If you want to work at McKinsey, you should expect to work long hours. "Hours never go below 60 and at the high end can be 90 to 100 hours a week," reports one insider. While the firm is "proactive" about recruiting minorities and women, the numbers are "hard to find" at the higher levels. All in all, say consultants, they have "a lot of respect" for McKinsey. The firm "offers great promotional prospects," and "when you're ready to move on to another firm or industry, McKinsey gives you a tremendous variety of career prospects."

The birth of specialization

"There is definitely a move toward greater industry specialization going on at McKinsey," discloses one insider. "The number of generalists is still high, but we are hiring more and more industry experts. In my department, we've recently taken in a health care expert and a market research expert." How does McKinsey decide who qualifies as an "expert" in a particular field? "Our experts are usually PhDs," reports another insider, "or those with a great deal of experience in a desired industry ? especially on the strategic side." What factors account for this change? "I think there are two reasons," replies one thoughtful insider. "First, industry-specific firms like Greenwich Associates are giving us a lot of competition. And second, the other large strategy consulting firms like Andersen are gaining industry-specific expertise that they didn't have five or 10 years ago. To compete, we've needed to become sharper, more focused."

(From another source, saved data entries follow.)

## config.mk

```make
export PLATFORM = sky130hd
export DESIGN_NAME = cam_stream_mux_flat
export DESIGN_NICKNAME = d
export VERILOG_FILES = /design/src/rtl/cam_stream_mux_if.sv /design/src/rtl/cam_stream_mux.sv /design/src/flat_wrapper.sv
export SDC_FILE = /design/constraint.sdc
export NUM_CORES = 1
export LEC_CHECK = 0
export ABC_CLOCK_PERIOD_IN_PS = 5300
export CAP_MARGIN = 20
export CORE_ASPECT_RATIO = 0.9
export CORE_UTILIZATION = 58
export DETAILED_ROUTE_END_ITERATION = 16
export GPL_ROUTABILITY_DRIVEN = 0
export PLACE_DENSITY = 0.79
export SYNTH_ARGS = -nofsm -noshare
export SYNTH_HDL_FRONTEND = slang
export SYNTH_SLANG_ARGS = --single-unit
export TNS_END_PERCENT = 100
```

## constraint.sdc

```tcl
create_clock -name clk -period 5.3 [get_ports clk]
set_input_delay 0.795 -clock clk [delete_from_list [all_inputs] [get_ports clk]]
set_output_delay 0.795 -clock clk [all_outputs]
set_load 0.05 [all_outputs]
```
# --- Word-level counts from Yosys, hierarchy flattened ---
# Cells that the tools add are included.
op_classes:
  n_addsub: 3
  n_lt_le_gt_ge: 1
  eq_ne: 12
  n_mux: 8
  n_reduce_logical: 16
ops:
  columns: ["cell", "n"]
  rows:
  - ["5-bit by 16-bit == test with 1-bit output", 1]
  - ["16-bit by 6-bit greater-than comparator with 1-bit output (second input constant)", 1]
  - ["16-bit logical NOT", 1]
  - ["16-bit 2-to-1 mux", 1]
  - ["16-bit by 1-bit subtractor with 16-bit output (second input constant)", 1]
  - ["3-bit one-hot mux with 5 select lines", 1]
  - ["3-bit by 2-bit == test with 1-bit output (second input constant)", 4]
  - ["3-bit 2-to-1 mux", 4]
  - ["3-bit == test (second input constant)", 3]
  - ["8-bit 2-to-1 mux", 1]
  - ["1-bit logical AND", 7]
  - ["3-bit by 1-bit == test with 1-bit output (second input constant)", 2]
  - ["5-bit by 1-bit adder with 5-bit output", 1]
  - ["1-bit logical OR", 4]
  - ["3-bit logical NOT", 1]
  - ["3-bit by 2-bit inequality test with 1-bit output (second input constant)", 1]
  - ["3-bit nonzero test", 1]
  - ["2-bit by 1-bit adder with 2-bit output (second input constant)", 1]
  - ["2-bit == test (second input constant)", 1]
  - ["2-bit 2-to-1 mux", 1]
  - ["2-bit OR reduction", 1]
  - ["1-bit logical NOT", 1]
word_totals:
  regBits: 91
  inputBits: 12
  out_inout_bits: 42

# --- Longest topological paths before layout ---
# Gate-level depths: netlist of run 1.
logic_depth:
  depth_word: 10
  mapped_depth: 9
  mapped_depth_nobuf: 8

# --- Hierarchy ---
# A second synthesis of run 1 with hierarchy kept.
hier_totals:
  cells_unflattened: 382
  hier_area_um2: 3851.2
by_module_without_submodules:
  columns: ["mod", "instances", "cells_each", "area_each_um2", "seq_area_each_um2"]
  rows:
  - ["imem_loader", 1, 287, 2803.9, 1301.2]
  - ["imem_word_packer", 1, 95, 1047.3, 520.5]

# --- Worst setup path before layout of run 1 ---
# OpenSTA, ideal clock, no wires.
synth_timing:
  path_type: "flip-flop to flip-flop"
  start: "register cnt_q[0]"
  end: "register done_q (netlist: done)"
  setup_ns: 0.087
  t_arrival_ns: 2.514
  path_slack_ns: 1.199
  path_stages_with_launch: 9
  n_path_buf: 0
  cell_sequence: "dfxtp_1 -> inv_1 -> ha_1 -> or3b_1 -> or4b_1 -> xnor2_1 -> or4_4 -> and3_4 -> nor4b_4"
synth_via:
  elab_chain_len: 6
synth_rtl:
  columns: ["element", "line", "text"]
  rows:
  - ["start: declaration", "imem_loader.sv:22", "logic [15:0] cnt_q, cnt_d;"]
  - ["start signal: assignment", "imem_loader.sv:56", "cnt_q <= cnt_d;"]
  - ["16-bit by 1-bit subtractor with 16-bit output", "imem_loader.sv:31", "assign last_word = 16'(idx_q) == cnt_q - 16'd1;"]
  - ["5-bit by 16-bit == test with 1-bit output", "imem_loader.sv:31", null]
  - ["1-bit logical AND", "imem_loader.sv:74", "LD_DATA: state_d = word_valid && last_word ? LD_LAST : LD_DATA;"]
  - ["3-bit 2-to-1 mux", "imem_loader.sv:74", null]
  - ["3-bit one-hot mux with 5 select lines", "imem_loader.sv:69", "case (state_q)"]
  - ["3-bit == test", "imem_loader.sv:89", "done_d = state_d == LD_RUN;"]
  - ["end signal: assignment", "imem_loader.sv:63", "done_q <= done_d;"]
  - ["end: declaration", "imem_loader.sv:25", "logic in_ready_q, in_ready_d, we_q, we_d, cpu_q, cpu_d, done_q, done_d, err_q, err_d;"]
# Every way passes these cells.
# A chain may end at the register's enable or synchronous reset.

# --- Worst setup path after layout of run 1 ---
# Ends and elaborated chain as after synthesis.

Classes on where to put your hand

Employees can attend brief training sessions, called "micro-trainings" at McKinsey. "There's one training called Health Care 101," remarks one insider. "It's only a day; and if you want to be better informed, there's always Health Care 102." As far as computer training is concerned, quickie tutorials are easy to come by. "You can go for computer training whenever you want. All you have to do is call a day ahead of time, say you want to learn advanced Excel, and go the next afternoon."

During their first year at McKinsey, new associates receive ongoing training, including "extensive training on how to behave with clients." Young consultants are drilled on everything from "how to shake hands," "how to present to the client," and "the use of graphs and slides," to "where to keep your hands when you sit and when you're presenting." "Remember," McKinsey warns its new hires, "you are always being watched."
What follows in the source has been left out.